I'm concerned about the extra complexity added to the state machine and the introduction of an unused API. The new version has more complicated flow control for no obvious benefit, and it seems unrelated to the relatively simple fix this patch started out to be. If there are good reasons for these additional changes, perhaps it would be best to break them into a separate follow-on patch. I'd be happy to review that as well.

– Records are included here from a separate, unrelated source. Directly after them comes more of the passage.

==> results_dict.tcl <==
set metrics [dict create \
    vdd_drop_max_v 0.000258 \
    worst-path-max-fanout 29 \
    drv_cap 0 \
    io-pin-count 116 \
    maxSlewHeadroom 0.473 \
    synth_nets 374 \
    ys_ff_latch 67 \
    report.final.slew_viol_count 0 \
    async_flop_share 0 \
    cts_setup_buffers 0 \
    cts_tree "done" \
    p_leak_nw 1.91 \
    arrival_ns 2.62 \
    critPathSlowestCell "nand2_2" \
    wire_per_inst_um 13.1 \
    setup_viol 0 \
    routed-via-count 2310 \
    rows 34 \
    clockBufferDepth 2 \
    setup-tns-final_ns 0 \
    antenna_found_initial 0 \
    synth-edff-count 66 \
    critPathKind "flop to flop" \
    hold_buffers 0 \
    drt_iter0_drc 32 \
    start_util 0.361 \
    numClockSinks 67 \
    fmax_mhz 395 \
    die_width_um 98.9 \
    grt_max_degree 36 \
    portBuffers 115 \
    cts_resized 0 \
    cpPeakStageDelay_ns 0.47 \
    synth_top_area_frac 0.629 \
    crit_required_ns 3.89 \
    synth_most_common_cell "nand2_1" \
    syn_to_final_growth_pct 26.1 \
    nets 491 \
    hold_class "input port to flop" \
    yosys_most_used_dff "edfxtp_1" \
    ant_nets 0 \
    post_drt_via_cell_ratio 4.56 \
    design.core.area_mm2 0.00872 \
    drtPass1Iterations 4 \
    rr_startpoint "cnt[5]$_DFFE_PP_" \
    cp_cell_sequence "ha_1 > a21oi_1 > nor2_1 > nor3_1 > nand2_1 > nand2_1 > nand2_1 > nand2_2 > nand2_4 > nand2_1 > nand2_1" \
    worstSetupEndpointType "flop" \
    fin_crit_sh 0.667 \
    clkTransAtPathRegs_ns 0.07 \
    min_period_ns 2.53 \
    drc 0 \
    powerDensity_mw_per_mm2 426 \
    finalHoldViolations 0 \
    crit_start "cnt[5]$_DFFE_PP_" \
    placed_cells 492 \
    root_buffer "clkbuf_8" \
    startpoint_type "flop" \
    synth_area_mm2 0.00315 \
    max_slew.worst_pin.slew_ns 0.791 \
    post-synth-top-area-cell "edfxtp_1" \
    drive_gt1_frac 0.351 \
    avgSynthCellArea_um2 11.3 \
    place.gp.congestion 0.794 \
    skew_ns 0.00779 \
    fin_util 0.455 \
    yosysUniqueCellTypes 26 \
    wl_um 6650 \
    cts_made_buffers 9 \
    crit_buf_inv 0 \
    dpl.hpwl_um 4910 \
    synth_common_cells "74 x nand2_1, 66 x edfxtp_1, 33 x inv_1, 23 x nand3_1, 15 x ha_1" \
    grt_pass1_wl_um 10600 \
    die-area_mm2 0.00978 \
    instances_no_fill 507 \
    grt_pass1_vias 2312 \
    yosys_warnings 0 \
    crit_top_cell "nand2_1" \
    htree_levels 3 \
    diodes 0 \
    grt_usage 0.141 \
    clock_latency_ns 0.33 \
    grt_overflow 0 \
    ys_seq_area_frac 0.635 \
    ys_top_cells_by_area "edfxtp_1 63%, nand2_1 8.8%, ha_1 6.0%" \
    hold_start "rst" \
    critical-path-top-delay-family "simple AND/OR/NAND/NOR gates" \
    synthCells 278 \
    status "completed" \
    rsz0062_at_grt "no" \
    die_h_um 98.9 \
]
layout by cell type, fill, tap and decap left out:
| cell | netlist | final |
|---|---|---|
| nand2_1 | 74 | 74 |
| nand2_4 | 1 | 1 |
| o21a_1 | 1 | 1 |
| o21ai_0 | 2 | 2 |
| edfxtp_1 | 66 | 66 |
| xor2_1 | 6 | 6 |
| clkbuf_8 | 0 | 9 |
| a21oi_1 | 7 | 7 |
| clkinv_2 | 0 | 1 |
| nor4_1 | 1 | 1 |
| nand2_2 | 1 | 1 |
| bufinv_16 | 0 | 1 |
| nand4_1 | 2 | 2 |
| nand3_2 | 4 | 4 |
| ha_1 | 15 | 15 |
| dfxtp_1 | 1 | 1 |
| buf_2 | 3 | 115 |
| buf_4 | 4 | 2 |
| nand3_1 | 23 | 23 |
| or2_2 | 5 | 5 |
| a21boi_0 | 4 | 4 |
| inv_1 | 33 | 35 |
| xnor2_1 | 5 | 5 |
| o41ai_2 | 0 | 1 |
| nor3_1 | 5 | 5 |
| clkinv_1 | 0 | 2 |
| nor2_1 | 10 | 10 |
[src/rtl/core/s2h_decode.sv]
// Stage one: classifies the single input and rebiases its exponent.
`timescale 1ns / 1ps

`include "single_to_half_convert_top_macros.svh"

module s2h_decode (
  input  logic                          clk_i,
  input  logic                          rst_ni,
  input  logic                          in_valid_i,
  output logic                          in_ready_o,
  input  logic [s2h_pkg::SglW-1:0]      single_bits_i,
  output logic                          out_valid_o,
  input  logic                          out_ready_i,
  output s2h_pkg::dec_t                 out_o
);

  logic                            valid_q;
  logic                            load;
  logic [s2h_pkg::SglExpW-1:0]     exp_fld;
  logic [s2h_pkg::SglMantW-1:0]    mant;
  logic [s2h_pkg::SglExpW-1:0]     exp_reb;
  logic [s2h_pkg::SglExpW-1:0]     sub_sh;
  s2h_pkg::dec_t                   dec_d;
  s2h_pkg::dec_t                   dec_q;

  // The stage takes a transaction when it is empty or drains this cycle.
  assign in_ready_o  = !valid_q || out_ready_i;
  assign load        = in_valid_i && in_ready_o;
  assign out_valid_o = valid_q;
  assign out_o       = dec_q;

  // Classify by exponent range; subnormal results get a right shift.
  always_comb begin
    exp_fld = single_bits_i[s2h_pkg::SglW-2:s2h_pkg::SglMantW];
    mant    = single_bits_i[s2h_pkg::SglMantW-1:0];
    exp_reb = exp_fld - s2h_pkg::REBIAS;
    sub_sh  = s2h_pkg::EXP_NORM_MIN - exp_fld;

    dec_d       = '0;
    dec_d.sign  = single_bits_i[s2h_pkg::SglW-1];
    dec_d.mant  = mant;
    dec_d.cls   = s2h_pkg::CLS_ZERO;
    if (exp_fld == s2h_pkg::EXP_SPECIAL) begin
      dec_d.cls = (mant != '0) ? s2h_pkg::CLS_NAN : s2h_pkg::CLS_INF;
    end else if (exp_fld >= s2h_pkg::EXP_OVF) begin
      dec_d.cls = s2h_pkg::CLS_INF;
    end else if (exp_fld >= s2h_pkg::EXP_NORM_MIN) begin
      dec_d.cls = s2h_pkg::CLS_FINITE;
      dec_d.exp = exp_reb[s2h_pkg::HalfExpW-1:0];
    end else if (exp_fld >= s2h_pkg::EXP_SUB_MIN) begin
      dec_d.cls   = s2h_pkg::CLS_FINITE;
      dec_d.shamt = sub_sh[s2h_pkg::ShamtW-1:0];
    end
  end

  // Valid bit.
  always_ff @(posedge clk_i or negedge rst_ni) begin
    if (!rst_ni) begin
      valid_q <= 1'b0;
    end else if (in_ready_o) begin
      valid_q <= in_valid_i;
    end
  end

  // Payload register.
  always_ff @(posedge clk_i) begin
    if (load) begin
      dec_q <= dec_d;
    end
  end

  // A subnormal result always needs a shift of one to eleven places.
  `S2H_ASSERT_IMPL(a_sub_shamt, valid_q && dec_q.cls == s2h_pkg::CLS_FINITE && dec_q.exp == '0, dec_q.shamt >= 4'd1 && dec_q.shamt <= 4'd11, "subnormal shift out of range")

endmodule

[src/rtl/core/s2h_shift.sv]
// Stage two: aligns the significand for subnormal results.
`timescale 1ns / 1ps

module s2h_shift (
  input  logic            clk_i,
  input  logic            rst_ni,
  input  logic            in_valid_i,
  output logic            in_ready_o,
  input  s2h_pkg::dec_t   in_i,
  output logic            out_valid_o,
  input  logic            out_ready_i,
  output s2h_pkg::sig_t   out_o
);

  logic                          valid_q;
  logic                          load;
  logic                          hidden;
  logic [s2h_pkg::SglMantW:0]    sig_full;
  s2h_pkg::sig_t                 sig_d;
  s2h_pkg::sig_t                 sig_q;

  assign in_ready_o  = !valid_q || out_ready_i;
  assign load        = in_valid_i && in_ready_o;
  assign out_valid_o = valid_q;
  assign out_o       = sig_q;

  // Subnormal results carry the hidden bit into the shifted significand.
  // Normal and special values pass with a shift of zero.
  always_comb begin
    hidden       = (in_i.exp == '0);
    sig_full     = {hidden, in_i.mant} >> in_i.shamt;
    sig_d.sign   = in_i.sign;
    sig_d.cls    = in_i.cls;
    sig_d.exp    = in_i.exp;
    sig_d.sig    = sig_full[s2h_pkg::SglMantW-1:0];
  end

  // Valid bit.
  always_ff @(posedge clk_i or negedge rst_ni) begin
    if (!rst_ni) begin
      valid_q <= 1'b0;
    end else if (in_ready_o) begin
      valid_q <= in_valid_i;
    end
  end

  // Payload register.
  always_ff @(posedge clk_i) begin
    if (load) begin
      sig_q <= sig_d;
    end
  end

endmodule
[src/hdl/clpf_pkg.sv]
package clpf_pkg;

  localparam int CLPF_CELL_COLUMNS = 16;
  localparam int CLPF_CELL_ROWS    = 2;
  localparam int CLPF_GLYPH_SLOTS  = 8;

  localparam int CELL_W  = 5;
  localparam int CELL_H  = 8;
  localparam int GLYPH_W = CELL_W * CELL_H;

  typedef logic [GLYPH_W-1:0] glyph_t;

  typedef enum logic [2:0] {
    FN_DOT   = 3'd0,
    FN_HRUN  = 3'd1,
    FN_VRUN  = 3'd2,
    FN_CLEAR = 3'd3,
    FN_DRAW  = 3'd4
  } func_e;

  typedef enum logic {
    KIND_CLEAR = 1'b0,
    KIND_GLYPH = 1'b1
  } kind_e;

  typedef enum logic [2:0] {
    ST_IDLE,
    ST_WALK,
    ST_CLEAR,
    ST_CLR_OUT,
    ST_DRAW,
    ST_FLUSH
  } state_e;

  // start of a dot or run walk
  typedef struct packed {
    logic       vert;
    logic [7:0] x_pos;
    logic [7:0] y_pos;
    logic [7:0] run_length;
  } walk_cmd_t;

  typedef struct packed {
    logic busy;
    logic final_px;
  } walk_sts_t;

  // x / 5 for 0..255 via reciprocal multiply
  function automatic logic [5:0] div5(input logic [7:0] x);
    logic [15:0] p;
    p = {8'd0, x} * 16'd205;
    return p[15:10];
  endfunction

  // one-hot pixel bit inside a cell, leftmost pixel is the row msb
  function automatic glyph_t pixel_bit(input logic [2:0] ix, input logic [2:0] iy);
    logic [5:0] sh;
    sh = {3'b000, 3'd4 - ix} + {3'b000, iy} * 6'd5;
    return glyph_t'(1) << sh;
  endfunction

endpackage

[src/hdl/clpf_ram.sv]
module clpf_ram #(
  parameter int WIDTH = 40,
  parameter int DEPTH = 32,
  localparam int AW = (DEPTH > 1) ? $clog2(DEPTH) : 1
) (
  input  logic             clk,
  input  logic             we,
  input  logic [AW-1:0]    waddr,
  input  logic [WIDTH-1:0] wdata,
  input  logic             re,
  input  logic [AW-1:0]    raddr,
  output logic [WIDTH-1:0] rdata
);

  logic [WIDTH-1:0] mem [DEPTH];

  always_ff @(posedge clk) begin
    if (we) begin
      mem[waddr] <= wdata;
    end
    if (re) begin
      rdata <= mem[raddr];
    end
  end

endmodule
<file path="src/rtl/jt_pkg.sv">
`timescale 1ns / 1ps
package jt_pkg;

   localparam int POSITION_BITS_DEFAULT = 16;
   localparam int QUEUE_DEPTH_DEFAULT   = 4;

   localparam logic [3:0] KIND_ERROR    = 4'd0;
   localparam logic [3:0] KIND_COLON    = 4'd1;
   localparam logic [3:0] KIND_COMMA    = 4'd2;
   localparam logic [3:0] KIND_LBRACE   = 4'd3;
   localparam logic [3:0] KIND_RBRACE   = 4'd4;
   localparam logic [3:0] KIND_LBRACKET = 4'd5;
   localparam logic [3:0] KIND_RBRACKET = 4'd6;
   localparam logic [3:0] KIND_TRUE     = 4'd7;
   localparam logic [3:0] KIND_FALSE    = 4'd8;
   localparam logic [3:0] KIND_NULL     = 4'd9;
   localparam logic [3:0] KIND_INT      = 4'd10;
   localparam logic [3:0] KIND_DECIMAL  = 4'd11;
   localparam logic [3:0] KIND_STRING   = 4'd12;
   localparam logic [3:0] KIND_EOF      = 4'd13;

   localparam logic [7:0] CH_SPACE    = 8'h20;
   localparam logic [7:0] CH_TAB      = 8'h09;
   localparam logic [7:0] CH_CR       = 8'h0D;
   localparam logic [7:0] CH_NEWLINE  = 8'h0A;
   localparam logic [7:0] CH_DOT      = 8'h2E;
   localparam logic [7:0] CH_QUOTE    = 8'h22;
   localparam logic [7:0] CH_COLON    = 8'h3A;
   localparam logic [7:0] CH_COMMA    = 8'h2C;
   localparam logic [7:0] CH_LBRACE   = 8'h7B;
   localparam logic [7:0] CH_RBRACE   = 8'h7D;
   localparam logic [7:0] CH_LBRACKET = 8'h5B;
   localparam logic [7:0] CH_RBRACKET = 8'h5D;
   localparam logic [7:0] CH_T        = 8'h74;
   localparam logic [7:0] CH_F        = 8'h66;
   localparam logic [7:0] CH_N        = 8'h6E;

   localparam logic [1:0] KW_TRUE  = 2'd0;
   localparam logic [1:0] KW_FALSE = 2'd1;
   localparam logic [1:0] KW_NULL  = 2'd2;

   typedef struct packed {
      logic [3:0]  kind;
      logic [15:0] offset;
      logic [15:0] length;
      logic [15:0] line;
   } token_type;

   typedef struct packed {
      token_type first;
      token_type second;
      logic      two;
   } entry_type;

   function automatic logic [2:0] kw_len(input logic [1:0] k);
      return (k == KW_FALSE) ? 3'd5 : 3'd4;
   endfunction

   function automatic logic [3:0] kw_token(input logic [1:0] k);
      logic [3:0] t;
      unique case (k)
         KW_FALSE: t = KIND_FALSE;
         KW_NULL:  t = KIND_NULL;
         default:  t = KIND_TRUE;
      endcase
      return t;
   endfunction

   function automatic logic [7:0] kw_char(input logic [1:0] k, input logic [2:0] idx);
      logic [7:0] c;
      unique case ({k, idx})
         {KW_FALSE, 3'd0}: c = "f";
         {KW_FALSE, 3'd1}: c = "a";
         {KW_FALSE, 3'd2}: c = "l";
         {KW_FALSE, 3'd3}: c = "s";
         {KW_FALSE, 3'd4}: c = "e";
         {KW_NULL, 3'd0}:  c = "n";
         {KW_NULL, 3'd1}:  c = "u";
         {KW_NULL, 3'd2}:  c = "l";
         {KW_NULL, 3'd3}:  c = "l";
         {KW_TRUE, 3'd0}:  c = "t";
         {KW_TRUE, 3'd1}:  c = "r";
         {KW_TRUE, 3'd2}:  c = "u";
         {KW_TRUE, 3'd3}:  c = "e";
         default:          c = 8'h00;
      endcase
      return c;
   endfunction

endpackage

</file>
<file path="src/rtl/jt_queue.sv">
`timescale 1ns / 1ps
module jt_queue #(
   parameter int DEPTH = jt_pkg::QUEUE_DEPTH_DEFAULT
) (
   input  logic              clock,
   input  logic              reset,
   input  logic              push,
   input  jt_pkg::entry_type push_entry,
   output logic              full,
   output logic              head_valid,
   output jt_pkg::entry_type head_entry,
   input  logic              pop
);
   import jt_pkg::*;

   localparam int PW = (DEPTH > 1) ? $clog2(DEPTH) : 1;
   localparam int CW = $clog2(DEPTH + 1);

   entry_type         mem_ff [DEPTH];
   logic [PW-1:0]     wr_ptr_ff, wr_ptr_in;
   logic [PW-1:0]     rd_ptr_ff, rd_ptr_in;
   logic [CW-1:0]     count_ff, count_in;
   logic              do_push, do_pop;

   assign full       = (count_ff == CW'(DEPTH));
   assign head_valid = (count_ff != '0);
   assign head_entry = mem_ff[rd_ptr_ff];
   assign do_push    = push && !full;
   assign do_pop     = pop && head_valid;

   always_comb begin
      wr_ptr_in = wr_ptr_ff;
      rd_ptr_in = rd_ptr_ff;
      count_in  = count_ff;
      if (do_push) begin
         wr_ptr_in = (wr_ptr_ff == PW'(DEPTH - 1)) ? '0 : wr_ptr_ff + PW'(1);
      end
      if (do_pop) begin
         rd_ptr_in = (rd_ptr_ff == PW'(DEPTH - 1)) ? '0 : rd_ptr_ff + PW'(1);
      end
      if (do_push && !do_pop) begin
         count_in = count_ff + CW'(1);
      end else if (do_pop && !do_push) begin
         count_in = count_ff - CW'(1);
      end
   end

   always_ff @(posedge clock) begin
      if (reset) begin
         wr_ptr_ff <= '0;
         rd_ptr_ff <= '0;
         count_ff  <= '0;
      end else begin
         wr_ptr_ff <= wr_ptr_in;
         rd_ptr_ff <= rd_ptr_in;
         count_ff  <= count_in;
      end
   end

   always_ff @(posedge clock) begin
      if (do_push) begin
         mem_ff[wr_ptr_ff] <= push_entry;
      end
   end

endmodule

</file>
<file path="src/rtl/jt_front.sv">
`timescale 1ns / 1ps
module jt_front #(
   parameter int POSITION_BITS = jt_pkg::POSITION_BITS_DEFAULT
) (
   input  logic              clock,
   input  logic              reset,
   input  logic              accept,
   input  logic [7:0]        text_byte,
   input  logic              end_of_text,
   output logic              push,
   output jt_pkg::entry_type push_entry
);
   import jt_pkg::*;

   localparam int PB = POSITION_BITS;

   localparam logic [2:0] MODE_IDLE = 3'd0;
   localparam logic [2:0] MODE_WORD = 3'd1;
   localparam logic [2:0] MODE_INT  = 3'd2;
   localparam logic [2:0] MODE_FRAC = 3'd3;
   localparam logic [2:0] MODE_STR  = 3'd4;

   function automatic logic [15:0] sat16(input logic [PB-1:0] v);
      logic [31:0] w;
      w = 32'(v);
      return (w > 32'd65535) ? 16'hFFFF : w[15:0];
   endfunction

   logic [2:0]    mode_ff, mode_in;
   logic [1:0]    kw_ff, kw_in;
   logic          match_ff, match_in;
   logic [2:0]    seen_ff, seen_in;
   logic [PB-1:0] start_ff, start_in;
   logic [PB-1:0] pos_ff, pos_in;
   logic [PB-1:0] line_ff, line_in;
   logic [15:0]   run_ff, run_in;

   logic [1:0]    k;
   logic [15:0]   grown;
   logic [3:0]    flush_kind;
   logic [15:0]   flush_len;
   logic          fl_v, dv, dispatch;
   logic          is_letter, is_digit;
   token_type     fl_tok, d_tok;

   assign k         = (kw_ff == 2'd3) ? KW_TRUE : kw_ff;
   assign grown     = (run_ff == 16'hFFFF) ? run_ff : run_ff + 16'd1;
   assign is_letter = (text_byte >= "a" && text_byte <= "z") ||
                      (text_byte >= "A" && text_byte <= "Z");
   assign is_digit  = (text_byte >= "0" && text_byte <= "9");

   always_comb begin
      unique case (mode_ff)
         MODE_WORD: flush_kind = (match_ff && seen_ff >= kw_len(k)) ? kw_token(k) : KIND_ERROR;
         MODE_INT:  flush_kind = KIND_INT;
         MODE_FRAC: flush_kind = KIND_DECIMAL;
         MODE_STR:  flush_kind = KIND_STRING;
         default:   flush_kind = KIND_ERROR;
      endcase
      flush_len = (mode_ff == MODE_STR && !end_of_text) ? grown : run_ff;
   end

   always_comb begin
      mode_in  = mode_ff;
      kw_in    = kw_ff;
      match_in = match_ff;
      seen_in  = seen_ff;
      start_in = start_ff;
      pos_in   = (pos_ff == '1) ? pos_ff : pos_ff + PB'(1);
      line_in  = line_ff;
      run_in   = run_ff;
      fl_v     = 1'b0;
      dv       = 1'b0;
      dispatch = 1'b0;
      fl_tok   = '{kind: flush_kind, offset: sat16(start_ff), length: flush_len,
                   line: sat16(line_ff)};
      d_tok    = '{kind: KIND_ERROR, offset: sat16(pos_ff), length: 16'd1,
                   line: sat16(line_ff)};

      if (end_of_text) begin
         fl_v         = (mode_ff == MODE_WORD) || (mode_ff == MODE_INT) ||
                        (mode_ff == MODE_FRAC) || (mode_ff == MODE_STR);
         dv           = 1'b1;
         d_tok.kind   = KIND_EOF;
         d_tok.length = 16'd0;
         mode_in      = MODE_IDLE;
         kw_in        = KW_TRUE;
         match_in     = 1'b1;
         seen_in      = 3'd0;
         start_in     = '0;
         pos_in       = '0;
         line_in      = PB'(1);
         run_in       = 16'd0;
      end else begin
         unique case (mode_ff)
            MODE_WORD: begin
               if (is_letter) begin
                  if (seen_ff < kw_len(k) && kw_char(k, seen_ff) != text_byte) begin
                     match_in = 1'b0;
                  end
                  if (seen_ff != 3'd7) begin
                     seen_in = seen_ff + 3'd1;
                  end
                  run_in = grown;
               end else begin
                  fl_v     = 1'b1;
                  dispatch = 1'b1;
                  mode_in  = MODE_IDLE;
               end
            end
            MODE_INT: begin
               if (is_digit) begin
                  run_in = grown;
               end else if (text_byte == CH_DOT) begin
                  mode_in = MODE_FRAC;
                  run_in  = grown;
               end else begin
                  fl_v     = 1'b1;
                  dispatch = 1'b1;
                  mode_in  = MODE_IDLE;
               end
            end
            MODE_FRAC: begin
               if (is_digit) begin
                  run_in = grown;
               end else begin
                  fl_v     = 1'b1;
                  dispatch = 1'b1;
                  mode_in  = MODE_IDLE;
               end
            end
            MODE_STR: begin
               run_in = grown;
               if (text_byte == CH_QUOTE) begin
                  fl_v    = 1'b1;
                  mode_in = MODE_IDLE;
               end
            end
            default: begin
               mode_in  = MODE_IDLE;
               dispatch = 1'b1;
            end
         endcase

         if (dispatch) begin
            unique case (text_byte)
               CH_SPACE, CH_TAB, CH_CR: begin
               end
               CH_NEWLINE: begin
                  if (line_ff != '1) begin
                     line_in = line_ff + PB'(1);
                  end
               end
               CH_COLON: begin
                  dv         = 1'b1;
                  d_tok.kind = KIND_COLON;
               end
               CH_COMMA: begin
                  dv         = 1'b1;
                  d_tok.kind = KIND_COMMA;
               end
               CH_LBRACE: begin
                  dv         = 1'b1;
                  d_tok.kind = KIND_LBRACE;
               end
               CH_RBRACE: begin
                  dv         = 1'b1;
                  d_tok.kind = KIND_RBRACE;
               end
               CH_LBRACKET: begin
                  dv         = 1'b1;
                  d_tok.kind = KIND_LBRACKET;
               end
               CH_RBRACKET: begin
                  dv         = 1'b1;
                  d_tok.kind = KIND_RBRACKET;
               end
               CH_T, CH_F, CH_N: begin
                  mode_in  = MODE_WORD;
                  kw_in    = (text_byte == CH_T) ? KW_TRUE :
                             ((text_byte == CH_F) ? KW_FALSE : KW_NULL);
                  match_in = 1'b1;
                  seen_in  = 3'd1;
                  start_in = pos_ff;
                  run_in   = 16'd1;
               end
               CH_QUOTE: begin
                  mode_in  = MODE_STR;
                  start_in = pos_ff;
                  run_in   = 16'd1;
               end
               default: begin
                  if (is_digit) begin
                     mode_in  = MODE_INT;
                     start_in = pos_ff;
                     run_in   = 16'd1;
                  end else begin
                     dv = 1'b1;
                  end
               end
            endcase
         end
      end
   end

   always_comb begin
      push              = accept && (fl_v || dv);
      push_entry.first  = fl_v ? fl_tok : d_tok;
      push_entry.second = d_tok;
      push_entry.two    = fl_v && dv;
   end

   always_ff @(posedge clock) begin
      if (reset) begin
         mode_ff  <= MODE_IDLE;
         kw_ff    <= KW_TRUE;
         match_ff <= 1'b1;
         seen_ff  <= 3'd0;
         start_ff <= '0;
         pos_ff   <= '0;
         line_ff  <= PB'(1);
         run_ff   <= 16'd0;
      end else if (accept) begin
         mode_ff  <= mode_in;
         kw_ff    <= kw_in;
         match_ff <= match_in;
         seen_ff  <= seen_in;
         start_ff <= start_in;
         pos_ff   <= pos_in;
         line_ff  <= line_in;
         run_ff   <= run_in;
      end
   end

endmodule

</file>
<file path="src/rtl/jt_back.sv">
`timescale 1ns / 1ps
module jt_back (
   input  logic              clock,
   input  logic              reset,
   input  logic              head_valid,
   input  jt_pkg::entry_type head_entry,
   output logic              pop,
   output logic              rsp_valid,
   input  logic              rsp_ready,
   output logic [3:0]        rsp_token_kind,
   output logic [15:0]       rsp_token_offset,
   output logic [15:0]       rsp_token_length,
   output logic [15:0]       rsp_line_number,
   output logic              rsp_last_of_run
);
   import jt_pkg::*;

   logic      phase_ff, phase_in;
   token_type cur;
   logic      fire;

   assign cur              = phase_ff ? head_entry.second : head_entry.first;
   assign rsp_valid        = head_valid;
   assign rsp_token_kind   = cur.kind;
   assign rsp_token_offset = cur.offset;
   assign rsp_token_length = cur.length;
   assign rsp_line_number  = cur.line;
   assign rsp_last_of_run  = phase_ff || !head_entry.two;
   assign fire             = rsp_valid && rsp_ready;
   assign pop              = fire && rsp_last_of_run;

   always_comb begin
      phase_in = phase_ff;
      if (fire) begin
         phase_in = !rsp_last_of_run;
      end
   end

   always_ff @(posedge clock) begin
      if (reset) begin
         phase_ff <= 1'b0;
      end else begin
         phase_ff <= phase_in;
      end
   end

endmodule

</file>
<file path="src/rtl/json_tokenizer.sv">
`timescale 1ns / 1ps
// Channel  Dir  Beat
// req      in   one text byte, or the end marker
// rsp      out  one token
//
// One byte is taken per cycle while the token queue has room.
// A byte yields up to two tokens; they share one queue entry and leave one per cycle
// while rsp_ready is high; the first reaches rsp when its entry is at the queue head.
// Reset is synchronous and clears the scanner state and the queue.
// A stalled rsp side fills the queue, and req_ready falls only when it is full.
module json_tokenizer #(
   parameter int POSITION_BITS = jt_pkg::POSITION_BITS_DEFAULT,
   parameter int QUEUE_DEPTH   = jt_pkg::QUEUE_DEPTH_DEFAULT
) (
   input  logic        clock,
   input  logic        reset,
   input  logic        req_valid,
   output logic        req_ready,
   input  logic [7:0]  req_text_byte,
   input  logic        req_end_of_text,
   output logic        rsp_valid,
   input  logic        rsp_ready,
   output logic [3:0]  rsp_token_kind,
   output logic [15:0] rsp_token_offset,
   output logic [15:0] rsp_token_length,
   output logic [15:0] rsp_line_number,
   output logic        rsp_last_of_run
);
   import jt_pkg::*;

   logic      accept, push, full, head_valid, pop;
   entry_type push_entry, head_entry;

   assign req_ready = !full;
   assign accept    = req_valid && req_ready;

   jt_front #(
      .POSITION_BITS(POSITION_BITS)
   ) u_front (
      .clock      (clock),
      .reset      (reset),
      .accept     (accept),
      .text_byte  (req_text_byte),
      .end_of_text(req_end_of_text),
      .push       (push),
      .push_entry (push_entry)
   );

   jt_queue #(
      .DEPTH(QUEUE_DEPTH)
   ) u_queue (
      .clock     (clock),
      .reset     (reset),
      .push      (push),
      .push_entry(push_entry),
      .full      (full),
      .head_valid(head_valid),
      .head_entry(head_entry),
      .pop       (pop)
   );

   jt_back u_back (
      .clock           (clock),
      .reset           (reset),
      .head_valid      (head_valid),
      .head_entry      (head_entry),
      .pop             (pop),
      .rsp_valid       (rsp_valid),
      .rsp_ready       (rsp_ready),
      .rsp_token_kind  (rsp_token_kind),
      .rsp_token_offset(rsp_token_offset),
      .rsp_token_length(rsp_token_length),
      .rsp_line_number (rsp_line_number),
      .rsp_last_of_run (rsp_last_of_run)
   );

endmodule

</file>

llvm/lib/Support/CommandLine.cpp | |||
---|---|---|---|
927 | Looks like we have some scope-creep: This patch is now about more than solving the problem with arguments at the end of the line. I'm not convinced that it's important this be inlined. That's ultimately up to the compiler. I think the comment about the user entry points doesn't tell us anything that we cannot see in the function signature. | ||
934 | I don't understand what I'm supposed to take away from this comment. Either delete it or explain _why_ it's important to do as much work as possible. I'm not even sure what you mean by "work." It seems this version of the state machine does the same amount of work as the old version. Is this about the fact that the states now have their own internal loops in addition to the outer loop? | ||
944 | I'm concerned that the index is advanced here and and in the loop header. I'm not saying it's wrong. It's just harder to reason about state machine behavior when it's a hybrid of a classic loop surrounding state handlers that have their own internal state machines. Now we have a bunch of checks throughout the body to see if we've hit (or exceeded?!) the end. Is there an advantage to this that I'm not seeing? | ||
958 | This seems like a behavior change: AddToken will now be called _after_ MarkEOL. Maybe that doesn't matter, but it seems nonsensical to report the delimiter before the token it delimits. | ||
959 | Consistent with [[ https://llvm.org/docs/CodingStandards.html#use-early-exits-and-continue-to-simplify-code
| ||
1027 | Nobody is calling this new function, not even in the tests. Is the intent to replace the original function with this new one to reduce copying? Do we really need the flexibility to parse it both ways, or can we keep things a bit simpler? | ||
1613 | Did you intentionally change J to start at 0 rather than 1? This mostly looks like you were just trying to make the style consistent by capitalizing these variable names. |
Hi @amccarth, thanks for taking another look! I'm not sure how those changes render for you, on my screen they don't appear as part of this diff. They were picked up when I rebased, the original diff for those is https://reviews.llvm.org/D79262.
Ah, I guess the diff was based off the old head rather than the rebased one. Phabricator highlighted all that code as part of this patch.
Sorry about that. I'll have to redirect most of those comments @rnk . That'll be awkward.
Now that Phabricator is showing just seeing fix and test improvements, it looks great.
No worries, thanks! This is my first patch to LLVM so I do not have commit access, could I trouble you to commit it?
Looks like we have some scope-creep: This patch is now about more than solving the problem with arguments at the end of the line.
I'm not convinced that it's important this be inlined. That's ultimately up to the compiler.
I think the comment about the user entry points doesn't tell us anything that we cannot see in the function signature.